Using a Peclet number for the translocation of a polymer through a nanopore to tune coarse-grained simulations to experimental conditions

Coarse-grained simulations are often employed to study the translocation of DNA through a nanopore. The majority of these studies investigate the translocation process in a relatively generic sense and do not endeavor to match any particular set of experimental conditions. In this manuscript, we use the concept of a Peclet number for translocation, P-t, to compare the drift-diffusion balance in a typical experiment vs a typical simulation. We find that the standard coarse-grained approach overestimates diffusion effects by anywhere from a factor of 5 to 50 compared to experimental conditions using double stranded DNA (dsDNA).

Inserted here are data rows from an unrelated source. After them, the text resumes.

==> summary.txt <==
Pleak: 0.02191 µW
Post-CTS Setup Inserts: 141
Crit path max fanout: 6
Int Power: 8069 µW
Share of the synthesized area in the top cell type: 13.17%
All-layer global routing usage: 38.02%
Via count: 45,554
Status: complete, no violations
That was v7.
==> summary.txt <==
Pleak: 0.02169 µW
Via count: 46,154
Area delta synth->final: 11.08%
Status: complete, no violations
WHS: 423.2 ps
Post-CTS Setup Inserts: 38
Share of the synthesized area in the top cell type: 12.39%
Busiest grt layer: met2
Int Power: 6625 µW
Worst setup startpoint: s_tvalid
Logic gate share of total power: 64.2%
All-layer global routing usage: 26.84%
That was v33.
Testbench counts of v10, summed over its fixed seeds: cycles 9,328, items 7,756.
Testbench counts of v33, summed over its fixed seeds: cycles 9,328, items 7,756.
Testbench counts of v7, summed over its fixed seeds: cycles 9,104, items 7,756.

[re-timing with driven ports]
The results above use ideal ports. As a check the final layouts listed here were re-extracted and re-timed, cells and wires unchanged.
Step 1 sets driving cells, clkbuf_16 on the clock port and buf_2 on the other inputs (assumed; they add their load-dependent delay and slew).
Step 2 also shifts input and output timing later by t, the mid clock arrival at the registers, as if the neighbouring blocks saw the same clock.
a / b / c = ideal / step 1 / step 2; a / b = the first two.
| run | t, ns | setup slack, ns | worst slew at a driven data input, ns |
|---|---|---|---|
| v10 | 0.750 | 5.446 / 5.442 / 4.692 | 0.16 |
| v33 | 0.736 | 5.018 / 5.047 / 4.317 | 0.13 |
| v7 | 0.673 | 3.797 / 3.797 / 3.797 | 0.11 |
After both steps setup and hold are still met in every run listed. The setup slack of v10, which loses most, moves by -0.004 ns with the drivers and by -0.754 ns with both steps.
This design comes from an exercise in tuning for small area, a short achievable clock period and few clock cycles per item on the open sky130 flow, not from production work. At most, simulation tests tie the RTL to the original design; equivalence was not proved. Power and IR drop assume default switching activity.

==> run a: inputs <==
## apply_front
module apply_front (
	input logic clk,
	input logic reset,
	input logic in_valid,
	output logic in_ready,
	input logic [3-1:0] in_id,
	input logic in_negate,
	input logic [1:0] in_op,
	input logic [16-1:0] in_f,
	input logic [16-1:0] in_g,
	output logic var_req_valid,
	input logic var_req_ready,
	output logic [16-2:0] var_req_node,
	input logic var_resp_valid,
	input logic [8-1:0] var_resp_var,
	input logic cfg_write,
	input logic [8-1:0] cfg_address,
	input logic [32-1:0] cfg_wdata,
	output logic out_valid,
	input logic out_ready,
	output logic [3-1:0] out_id,
	output logic out_negate,
	output logic [1:0] out_op,
	output logic [16-1:0] out_f,
	output logic [16-1:0] out_g,
	output logic out_hit,
	output logic [16-1:0] out_result,
	output logic [8-1:0] out_top,
	output logic out_fetch_f,
	output logic out_fetch_g,
	output logic out_quantify
);
	logic hit;
	logic [1:0] rsel;
	logic swap;
	logic need_f;
	logic need_g;
	logic shared;
	logic [8-1:0] qvar;
	logic qbit;
	terminal_check terminal_check_i (
		.op(in_op), .f(in_f), .g(in_g),
		.hit(hit), .rsel(rsel), .swap(swap),
		.need_f(need_f), .need_g(need_g), .shared(shared)
	);
	var_fetch_ctrl var_fetch_ctrl_i (
		.clk(clk), .reset(reset),
		.in_valid(in_valid), .in_ready(in_ready),
		.in_id(in_id), .in_negate(in_negate), .in_op(in_op), .in_f(in_f), .in_g(in_g),
		.in_hit(hit), .in_rsel(rsel), .in_swap(swap),
		.in_need_f(need_f), .in_need_g(need_g), .in_shared(shared),
		.mem_req_valid(var_req_valid), .mem_req_ready(var_req_ready),
		.mem_req_node(var_req_node), .mem_resp_valid(var_resp_valid),
		.mem_resp_var(var_resp_var),
		.qvar(qvar), .qbit(qbit),
		.out_valid(out_valid), .out_ready(out_ready),
		.out_id(out_id), .out_negate(out_negate), .out_op(out_op),
		.out_f(out_f), .out_g(out_g), .out_hit(out_hit), .out_result(out_result),
		.out_top(out_top), .out_fetch_f(out_fetch_f), .out_fetch_g(out_fetch_g),
		.out_quantify(out_quantify)
	);
	quantify_table quantify_table_i (
		.clk(clk), .reset(reset),
		.cfg_write(cfg_write), .cfg_address(cfg_address), .cfg_wdata(cfg_wdata),
		.qvar(qvar), .qbit(qbit)
	);
endmodule
clock: 5.5 ns
lec_check: 0
cap_margin: 20
core_margin: 2
core_utilization: 40
cts_buf_list: sky130_fd_sc_hd__clkbuf_8
cts_cluster_diameter: 60
cts_cluster_size: 16
setup_slack_margin: 3.15
slew_margin: 20
run.sh (not shown) runs the stock make flow with config.mk's settings and CLKGATE_MAP_FILE= SYNTH_SCRIPT=/design/flow/synth_recipe.tcl, a recipe that flattens the netlist after the stock synthesis.
==> run b: changes against run a <==
--- a/flow/design.v
+++ b/flow/design.v
@@ -148,42 +148,38 @@
 	logic [N-1:0][3-1:0] e_id;
 	logic [N-1:0] e_negate;
 	logic [N-1:0][1:0] e_op;
 	logic [N-1:0][IW-1:0] e_f;  
 	logic [N-1:0][IW-1:0] e_g;
 	logic [N-1:0] e_hit;
 	logic [N-1:0][1:0] e_c;
-	logic [N-1:0] e_swap;  
 	logic [N-1:0][VW-1:0] e_top;  
 	logic [N-1:0] e_x;  
 	logic [N-1:0] e_y;  
 	logic [N-1:0] e_q;
 	logic [N-1:0] e_pf;  
 	logic [N-1:0] e_pg;
 	logic [N-1:0] e_wf;  
 	logic [N-1:0] e_wg;
 	logic [PW:0] wp;  
 	logic [PW:0] ip;  
 	logic [PW:0] rp;  
 	logic [PW:0] wp_next;
 	logic [PW:0] rp_next;
-	logic [PW:0] used;  
-	logic full_next;
 	logic alloc;
 	logic [PW-1:0] wi;
 	logic [PW-1:0] ii;
 	logic [PW-1:0] ri;
 	logic g_valid;
 	logic g_pf;
 	logic g_pg;
 	logic g_avail;
 	logic g_load;
 	logic rq_open;
 	logic [IW-2:0] g_node;
-	logic [N-1:0][IW-2:0] e_next;
 	logic i_adv;
 	logic in_pf;
 	logic in_pg;
 	logic [PW-1:0] ti;
 	logic t_found;
 	logic t_more;  
 	logic second;  
@@ -208,30 +204,23 @@
 	logic head_done_next;
 	assign wi = wp[PW-1:0];
 	assign ii = ip[PW-1:0];
 	assign ri = rp[PW-1:0];
 	assign alloc = in_valid && in_ready;
 	assign wp_next = wp + alloc;
 	assign rp_next = rp + o_load;
-	assign used = wp - rp;
-	assign full_next = (used == N) ? (!o_load || alloc) : ((used == N - 1) && alloc && !o_load);
 	assign in_pf = !in_hit && in_need_f;
 	assign in_pg = !in_hit && in_need_g;
 	assign rq_open = !mem_req_valid || mem_req_ready;
 	assign g_valid = (ip != wp);
 	assign g_pf = e_pf[ii];
 	assign g_pg = e_pg[ii];
 	assign g_avail = g_valid && (g_pf || g_pg);
 	assign g_load = g_avail && rq_open;
-	always_comb
-	begin
-		for (int i = 0; i < N; i++)
-			e_next[i] = (e_pf[i] ^ e_swap[i]) ? e_f[i][IW-1:1] : e_g[i][IW-1:1];
-	end
-	assign g_node = e_next[ii];
+	assign g_node = (g_pf ^ e_c[ii][0]) ? e_f[ii][IW-1:1] : e_g[ii][IW-1:1];
 	assign i_adv = g_valid && (!(g_pf || g_pg) || (g_load && !(g_pf && g_pg)));
 	always_comb
 	begin
 		logic [PW-1:0] k;
 		t_found = 1'b0;
 		ti = ri;
 		for (int j = 0; j < N; j++)
@@ -273,15 +262,15 @@
 	assign r_two = !r_fonly && e_c[ri][1];
 	assign r_ff = r_fonly || e_x[ri];
 	assign r_fg = r_two ? e_y[ri] : r_fonly ? (e_c[ri][0] || e_y[ri]) : 1'b1;
 	assign r_done = (rp != ip) && !(e_wf[ri] || e_wg[ri]);
 	assign o_load = r_done && (!out_valid || out_ready);
 	assign o_q = (rr_upd && rr_ti == ri) ? qbit : e_q[ri];
 	assign ip_next = i_adv ? ip + 1'b1 : ip;
-	assign head_done_next = !o_load && !(out_valid && !out_ready) &&
+	assign head_done_next = !o_load && !(out_valid && !out_ready) && (rp != ip_next) &&
 		mem_resp_valid && ti == ri && !t_more;
 	always_ff @(posedge clk)
 	begin
 		rr_ti <= ti;
 		if (mem_resp_valid)
 			first_var <= mem_resp_var;
 		if (g_load)
@@ -300,15 +289,15 @@
 		else
 		begin
 			rr_upd <= mem_resp_valid && f_upd;
 			if (mem_resp_valid)
 				second <= t_more;
 			wp <= wp_next;
 			rp <= rp_next;
-			in_ready <= !full_next ||
+			in_ready <= !((wp_next[PW] != rp_next[PW]) && (wp_next[PW-1:0] == rp_next[PW-1:0])) ||
 				head_done_next;
 			ip <= ip_next;
 			if (rq_open)
 				mem_req_valid <= g_avail;
 			if (o_load)
 				out_valid <= 1'b1;
 			else if (out_ready)
@@ -323,16 +312,16 @@
 			begin
 				e_id[i] <= in_id;
 				e_negate[i] <= in_negate;
 				e_op[i] <= in_op;
 				e_f[i] <= in_f;
 				e_g[i] <= in_g;
 				e_hit[i] <= in_hit;
-				e_c[i] <= in_hit ? in_rsel : {in_need_f, in_shared};
-				e_swap[i] <= in_swap;
+				e_c[i] <= in_hit ? in_rsel :
+					{in_need_f, (in_op == 2'd3) ? in_shared : in_swap};
 			end
 		end
 	end
 	always_ff @(posedge clk)
 	begin
 		for (int i = 0; i < N; i++)
 		begin
@@ -393,15 +382,15 @@
 	begin
 		if (o_load)
 		begin
 			out_id <= e_id[ri];
 			out_negate <= e_negate[ri];
 			out_op <= e_op[ri];
 			out_hit <= e_hit[ri];
-			if (e_swap[ri] && !e_hit[ri])
+			if (e_c[ri][0] && !e_hit[ri] && !r_fonly)
 			begin
 				out_f <= e_g[ri];
 				out_g <= e_f[ri];
 			end
 			else
 			begin
 				out_f <= e_f[ri];
CORE_UTILIZATION = 60   (was 40)
CTS_CLUSTER_DIAMETER = unset   (was 60)
CTS_CLUSTER_SIZE = unset   (was 16)
==> run c: changes against run a <==
--- a/flow/design.v
+++ b/flow/design.v
@@ -148,42 +148,38 @@
 	logic [N-1:0][3-1:0] e_id;
 	logic [N-1:0] e_negate;
 	logic [N-1:0][1:0] e_op;
 	logic [N-1:0][IW-1:0] e_f;  
 	logic [N-1:0][IW-1:0] e_g;
 	logic [N-1:0] e_hit;
 	logic [N-1:0][1:0] e_c;
-	logic [N-1:0] e_swap;  
 	logic [N-1:0][VW-1:0] e_top;  
 	logic [N-1:0] e_x;  
 	logic [N-1:0] e_y;  
 	logic [N-1:0] e_q;
 	logic [N-1:0] e_pf;  
 	logic [N-1:0] e_pg;
 	logic [N-1:0] e_wf;  
 	logic [N-1:0] e_wg;
 	logic [PW:0] wp;  
 	logic [PW:0] ip;  
 	logic [PW:0] rp;  
 	logic [PW:0] wp_next;
 	logic [PW:0] rp_next;
-	logic [PW:0] used;  
-	logic full_next;
 	logic alloc;
 	logic [PW-1:0] wi;
 	logic [PW-1:0] ii;
 	logic [PW-1:0] ri;
 	logic g_valid;
 	logic g_pf;
 	logic g_pg;
 	logic g_avail;
 	logic g_load;
 	logic rq_open;
 	logic [IW-2:0] g_node;
-	logic [N-1:0][IW-2:0] e_next;
 	logic i_adv;
 	logic in_pf;
 	logic in_pg;
 	logic [PW-1:0] ti;
 	logic t_found;
 	logic t_more;  
 	logic second;  
@@ -208,30 +204,23 @@
 	logic head_done_next;
 	assign wi = wp[PW-1:0];
 	assign ii = ip[PW-1:0];
 	assign ri = rp[PW-1:0];
 	assign alloc = in_valid && in_ready;
 	assign wp_next = wp + alloc;
 	assign rp_next = rp + o_load;
-	assign used = wp - rp;
-	assign full_next = (used == N) ? (!o_load || alloc) : ((used == N - 1) && alloc && !o_load);
 	assign in_pf = !in_hit && in_need_f;
 	assign in_pg = !in_hit && in_need_g;
 	assign rq_open = !mem_req_valid || mem_req_ready;
 	assign g_valid = (ip != wp);
 	assign g_pf = e_pf[ii];
 	assign g_pg = e_pg[ii];
 	assign g_avail = g_valid && (g_pf || g_pg);
 	assign g_load = g_avail && rq_open;
-	always_comb
-	begin
-		for (int i = 0; i < N; i++)
-			e_next[i] = (e_pf[i] ^ e_swap[i]) ? e_f[i][IW-1:1] : e_g[i][IW-1:1];
-	end
-	assign g_node = e_next[ii];
+	assign g_node = (g_pf ^ e_c[ii][0]) ? e_f[ii][IW-1:1] : e_g[ii][IW-1:1];
 	assign i_adv = g_valid && (!(g_pf || g_pg) || (g_load && !(g_pf && g_pg)));
 	always_comb
 	begin
 		logic [PW-1:0] k;
 		t_found = 1'b0;
 		ti = ri;
 		for (int j = 0; j < N; j++)
@@ -273,15 +262,15 @@
 	assign r_two = !r_fonly && e_c[ri][1];
 	assign r_ff = r_fonly || e_x[ri];
 	assign r_fg = r_two ? e_y[ri] : r_fonly ? (e_c[ri][0] || e_y[ri]) : 1'b1;
 	assign r_done = (rp != ip) && !(e_wf[ri] || e_wg[ri]);
 	assign o_load = r_done && (!out_valid || out_ready);
 	assign o_q = (rr_upd && rr_ti == ri) ? qbit : e_q[ri];
 	assign ip_next = i_adv ? ip + 1'b1 : ip;
-	assign head_done_next = !o_load && !(out_valid && !out_ready) &&
+	assign head_done_next = !o_load && !(out_valid && !out_ready) && (rp != ip_next) &&
 		mem_resp_valid && ti == ri && !t_more;
 	always_ff @(posedge clk)
 	begin
 		rr_ti <= ti;
 		if (mem_resp_valid)
 			first_var <= mem_resp_var;
 		if (g_load)
@@ -300,15 +289,15 @@
 		else
 		begin
 			rr_upd <= mem_resp_valid && f_upd;
 			if (mem_resp_valid)
 				second <= t_more;
 			wp <= wp_next;
 			rp <= rp_next;
-			in_ready <= !full_next ||
+			in_ready <= !((wp_next[PW] != rp_next[PW]) && (wp_next[PW-1:0] == rp_next[PW-1:0])) ||
 				head_done_next;
 			ip <= ip_next;
 			if (rq_open)
 				mem_req_valid <= g_avail;
 			if (o_load)
 				out_valid <= 1'b1;
 			else if (out_ready)
@@ -323,16 +312,16 @@
 			begin
 				e_id[i] <= in_id;
 				e_negate[i] <= in_negate;
 				e_op[i] <= in_op;
 				e_f[i] <= in_f;
 				e_g[i] <= in_g;
 				e_hit[i] <= in_hit;
-				e_c[i] <= in_hit ? in_rsel : {in_need_f, in_shared};
-				e_swap[i] <= in_swap;
+				e_c[i] <= in_hit ? in_rsel :
+					{in_need_f, (in_op == 2'd3) ? in_shared : in_swap};
 			end
 		end
 	end
 	always_ff @(posedge clk)
 	begin
 		for (int i = 0; i < N; i++)
 		begin
@@ -393,15 +382,15 @@
 	begin
 		if (o_load)
 		begin
 			out_id <= e_id[ri];
 			out_negate <= e_negate[ri];
 			out_op <= e_op[ri];
 			out_hit <= e_hit[ri];
-			if (e_swap[ri] && !e_hit[ri])
+			if (e_c[ri][0] && !e_hit[ri] && !r_fonly)
 			begin
 				out_f <= e_g[ri];
 				out_g <= e_f[ri];
 			end
 			else
 			begin
 				out_f <= e_f[ri];
CTS_CLUSTER_DIAMETER = unset   (was 60)
CTS_CLUSTER_SIZE = unset   (was 16)
==> comparison table <==
quantity	run b	run c	run a
Run status	finished clean	finished clean	finished clean
Path depth of the worst reg2reg path	8	7	6
Initial Util	0.6080	0.4057	0.4034
Number of buffers added by the clock tree synthesis step	96	102	49
Number of rows in the core area	76	93	94
P_seq	5.72 mW	5.73 mW	6.04 mW
Post-layout net count	2448	2442	2444
Post-Syn Area per Cell	12.52 µm²	12.52 µm²	12.34 µm²
Total wire length after detailed routing	66.46 mm	69.77 mm	69.89 mm
Synthesized-area fraction occupied by ao, oa, aoi and oai cells	0.05153	0.05153	0.05468
Synth Net Count	2227	2227	2282
Final worst path period share	0.4421	0.4436	0.4416
Worst min-delay path endpoint	quantify_table_i.words[182]	quantify_table_i.words[168]	quantify_table_i.words[140]
Net switching power figure	4.174 mW	4.216 mW	4.265 mW
Setup ws final	3.069 ns	3.060 ns	3.071 ns
Testbench counts of run b, summed over its fixed seeds: cycles 9,328, items 4,000.
Testbench counts of run c, summed over its fixed seeds: cycles 9,328, items 4,000.
For run a, only the layout was checked, not whether the RTL still works.

[what the ideal ports hide]
No port has a modelled driver above. Below, the same layouts with a new extraction and two added sets of constraints.
Step 1: set_driving_cell puts a clkbuf_16 on clk and a buf_2 on each other input, an assumption about the parent block.
Step 2 adds t to the input delays and takes it off the output delays; t is the mean of the earliest and latest rising clock arrival at the registers after step 1. Input paths then give back, and output paths get back, about the clock's delay inside the block.
a / b / c = ideal ports / drivers / drivers and shift; a / b = the first two.
run	t, ns	slack for setup (ns)	hold slack, ns	slew at the worst register clock pin (ns)	worst slew at a driven data input, ns
run a	0.715	3.071 / 3.013 / 2.380	0.458 / 0.458 / 0.458	0.10 / 0.10	0.10
run b	0.720	3.069 / 3.037 / 2.343	0.451 / 0.451 / 0.451	0.07 / 0.07	0.20
run c	0.760	3.060 / 2.999 / 2.302	0.450 / 0.450 / 0.450	0.07 / 0.07	0.16
After both steps setup and hold are still met in every run listed. The setup slack of run c, which loses most, moves by -0.061 ns with the drivers and by -0.758 ns with both steps.
Source: an optimization exercise on an open RTL-to-GDS flow (aim: small area, a short achievable clock period and few clock cycles). Production flows keep margins and buffers that such runs may drop. Only simulation tests tie the RTL to the original design; equivalence was not proved. No activity file was given, so power comes from the tool's default toggle rates.

== the baseline ==
==> flow/design.v <==
package pipeline;
  localparam int XLEN = 64;
  typedef struct packed {
    logic [2:0]      funct3;
    logic            mm_re;
    logic            mm_we;
    logic            atomic;
    logic [4:0]      funct5;
    logic [XLEN-1:0] mm_addr;
    logic [4:0]      rd_addr;
    logic [XLEN-1:0] data;
  } memory_signals;
endpackage
module lsu #(
  parameter int XLEN = pipeline::XLEN
) (
  input  logic                  clk,
  input  logic                  reset,
  input  logic                  in_valid,
  output logic                  in_ready,
  input  pipeline::memory_signals signals_in,
  output logic                  dbus_req,
  output logic                  dbus_we,
  output logic [XLEN-1:0]       dbus_addr,
  output logic [XLEN/8-1:0]     dbus_sel,
  output logic [XLEN-1:0]       dbus_wdata,
  input  logic                  dbus_ack,
  input  logic [XLEN-1:0]       dbus_rdata,
  output logic                  wb_valid,
  output logic                  wb_we,
  output logic [4:0]            wb_rd_addr,
  output logic [XLEN-1:0]       wb_rd_data,
  output logic                  misaligned
);
  logic [2:0]  f3;
  logic [4:0]  f5;
  logic [63:0] addr, data;
  logic [2:0]  lane;
  assign f3   = signals_in.funct3;
  assign f5   = signals_in.funct5;
  assign addr = signals_in.mm_addr;
  assign data = signals_in.data;
  assign lane = addr[2:0];
  logic        amo_cmp_q, amo_wr_q;
  logic [63:0] res_q;
  logic [5:0]  op_q;
  logic        sc_seen_q, sc_ok_q;
  logic        resv_valid_q;
  logic [60:0] resv_tag_q;
  logic        wb_valid_q, wb_we_q, misaligned_q;
  logic [4:0]  wb_rd_addr_q;
  logic [63:0] wb_data_q;
  logic        is_mem, is_lr, is_sc, is_amo, is_store, is_load, mis, sc_ok, sc_wait, sc_pass;
  logic        need_bus, accept, amo_rd_ack;
  always_comb begin
    is_mem   = signals_in.mm_re | signals_in.mm_we | signals_in.atomic;
    is_lr    = signals_in.atomic & ~signals_in.mm_we;
    is_sc    = signals_in.atomic & ~signals_in.mm_re;
    is_amo   = signals_in.atomic & signals_in.mm_re & signals_in.mm_we;
    is_store = signals_in.mm_we & ~signals_in.atomic;
    is_load  = signals_in.mm_re & ~signals_in.mm_we;
    mis      = (lane[0] & (f3[1] | f3[0])) | (lane[1] & f3[1]) | (lane[2] & f3[1] & f3[0]);
    sc_ok    = resv_valid_q & (resv_tag_q == addr[63:3]);
    sc_wait  = is_sc & ~mis & ~sc_seen_q;
    sc_pass  = sc_seen_q & sc_ok_q;
    need_bus = in_valid & is_mem & ~mis & (~is_sc | sc_pass) & ~amo_cmp_q;
    in_ready = ~sc_wait & ~amo_cmp_q & (~need_bus | (dbus_ack & (~is_amo | amo_wr_q)));
    accept   = in_valid & in_ready;
    amo_rd_ack = need_bus & is_amo & ~amo_wr_q & dbus_ack;
  end
  logic [7:0]  ld_b0, ld_b1;
  logic [15:0] ld_h1;
  logic        ld_sign, ld_fill;
  logic [63:0] load_ext;
  always_comb begin
    ld_b0 = dbus_rdata[{lane, 3'b000} +: 8];
    ld_b1 = dbus_rdata[{lane[2:1], 4'b1000} +: 8];
    ld_h1 = lane[2] ? dbus_rdata[63:48] : dbus_rdata[31:16];
    case (f3[1:0])
      2'b00:   ld_sign = ld_b0[7];
      2'b01:   ld_sign = ld_b1[7];
      default: ld_sign = ld_h1[15];
    endcase
    ld_fill  = ~f3[2] & ld_sign;
    load_ext = {(f3[1:0] == 2'b11) ? dbus_rdata[63:32] : {32{ld_fill}},
                f3[1]              ? ld_h1             : {16{ld_fill}},
                (f3[1:0] != 2'b00) ? ld_b1             : {8{ld_fill}},
                ld_b0};
  end
  logic [63:0] src, rep;
  always_comb begin
    src = amo_wr_q ? res_q : data;
    case (f3[1:0])
      2'b00:   rep = {8{src[7:0]}};
      2'b01:   rep = {4{src[15:0]}};
      2'b10:   rep = {2{src[31:0]}};
      default: rep = src;
    endcase
  end
  logic        w_op, minmax, uns, mx, c32, c64, lt, pick;
  logic [63:0] a, b, bx, r, hx, hc;
  logic [64:0] pa, pb, pp, pg;
  logic [65:0] sum;
  always_comb begin
    minmax = op_q[4];
    uns    = op_q[3];
    mx     = op_q[2];
    w_op   = op_q[5];
    a      = wb_data_q;
    bx     = res_q;
    b      = bx ^ {64{minmax}};
    pa     = {a, 1'b1};
    pb     = {bx, minmax};
    pp     = pa ^ pb;
    pg     = pa & pb;
    sum    = pa + pb;
    hx     = pp[64:1];    
    hc     = pg[64:1];    
    c32    = sum[33] ^ pp[33];
    c64    = sum[65];
    if (w_op) lt = (~uns & (a[31] ^ b[31])) ? a[31] : ~c32;
    else      lt = (~uns & (a[63] ^ b[63])) ? a[63] : ~c64;
    pick   = minmax & (lt ^ mx);    
    r      = ({64{minmax | op_q[0]}} & b)
           | ({64{~minmax & ~op_q[0] & (op_q[3:2] == 2'b00)}} & sum[64:1])
           | ({64{~minmax & ~op_q[0] & (op_q[3:2] == 2'b01)}} & hx)
           | ({64{~minmax & ~op_q[0] & op_q[3]}} & hc)
           | ({64{~minmax & ~op_q[0] & (op_q[3:2] == 2'b10)}} & hx);
    r      = pick ? a : r;
  end
  always_comb begin
    dbus_req   = need_bus;
    dbus_we    = is_store | is_sc | (is_amo & amo_wr_q);
    dbus_addr  = {addr[63:3], 3'b000};
    for (int k = 0; k < 8; k++)
      dbus_sel[k] = ((k[2] == lane[2]) | (f3[1] & f3[0])) & ((k[1] == lane[1]) | f3[1])
                  & ((k[0] == lane[0]) | f3[1] | f3[0]);
    dbus_wdata = rep;
    wb_valid   = wb_valid_q;
    wb_we      = wb_we_q;
    wb_rd_addr = wb_rd_addr_q;
    misaligned = misaligned_q;
    wb_rd_data = wb_data_q;
  end
  always_ff @(posedge clk) begin
    if (reset) begin
      amo_cmp_q    <= 1'b0;
      amo_wr_q     <= 1'b0;
      resv_valid_q <= 1'b0;
      sc_seen_q    <= 1'b0;
      wb_valid_q   <= 1'b0;
    end else begin
      amo_cmp_q  <= amo_rd_ack;
      if (amo_cmp_q) amo_wr_q <= 1'b1;
      if (need_bus & is_amo & amo_wr_q & dbus_ack) amo_wr_q <= 1'b0;
      sc_seen_q  <= in_valid & is_sc & ~accept;
      wb_valid_q <= accept;
      if (accept & is_sc) resv_valid_q <= 1'b0;
      if (accept & is_lr & ~mis) resv_valid_q <= 1'b1;
    end
  end
  always_ff @(posedge clk) begin
    if (accept & is_lr & ~mis) resv_tag_q <= addr[63:3];
    sc_ok_q      <= sc_ok;
    wb_we_q      <= (signals_in.rd_addr != 5'd0) & ~(is_mem & mis) & ~is_store;
    wb_rd_addr_q <= signals_in.rd_addr;
    misaligned_q <= is_mem & mis;
    if (~amo_cmp_q & ~amo_wr_q)
      wb_data_q <= ({64{~is_mem}} & data)
                 | ({64{(is_load | is_amo) & ~mis}} & load_ext)
                 | {63'd0, is_sc & ~mis & ~sc_ok_q};
    op_q         <= {~f3[0], f5};
    if (amo_cmp_q)      res_q <= r;
    else if (~amo_wr_q) res_q <= data ^ {64{f5[4]}};
  end
endmodule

By defining a Peclet control parameter, lambda, we are able to correct this and tune the simulations to replicate the experimental P-t (for dsDNA and other scenarios). To show the effect that a particular P-t can have on the dynamics of translocation, we perform simulations across a wide range of P-t values for two different types of driving forces: a force applied in the pore and a pulling force applied to the end of the polymer. As P-t brings the system from a diffusion dominated to a drift dominated regime, a variety of effects are observed including a non-monotonic dependence of the translocation time tau on P-t and a steep rise in the probability of translocating. Comparing the two force cases illustrates the impact of the crowding effects that occur on the trans side: a non-monotonic dependence of the width of the t distributions is obtained for the in-pore force but not for the pulling force.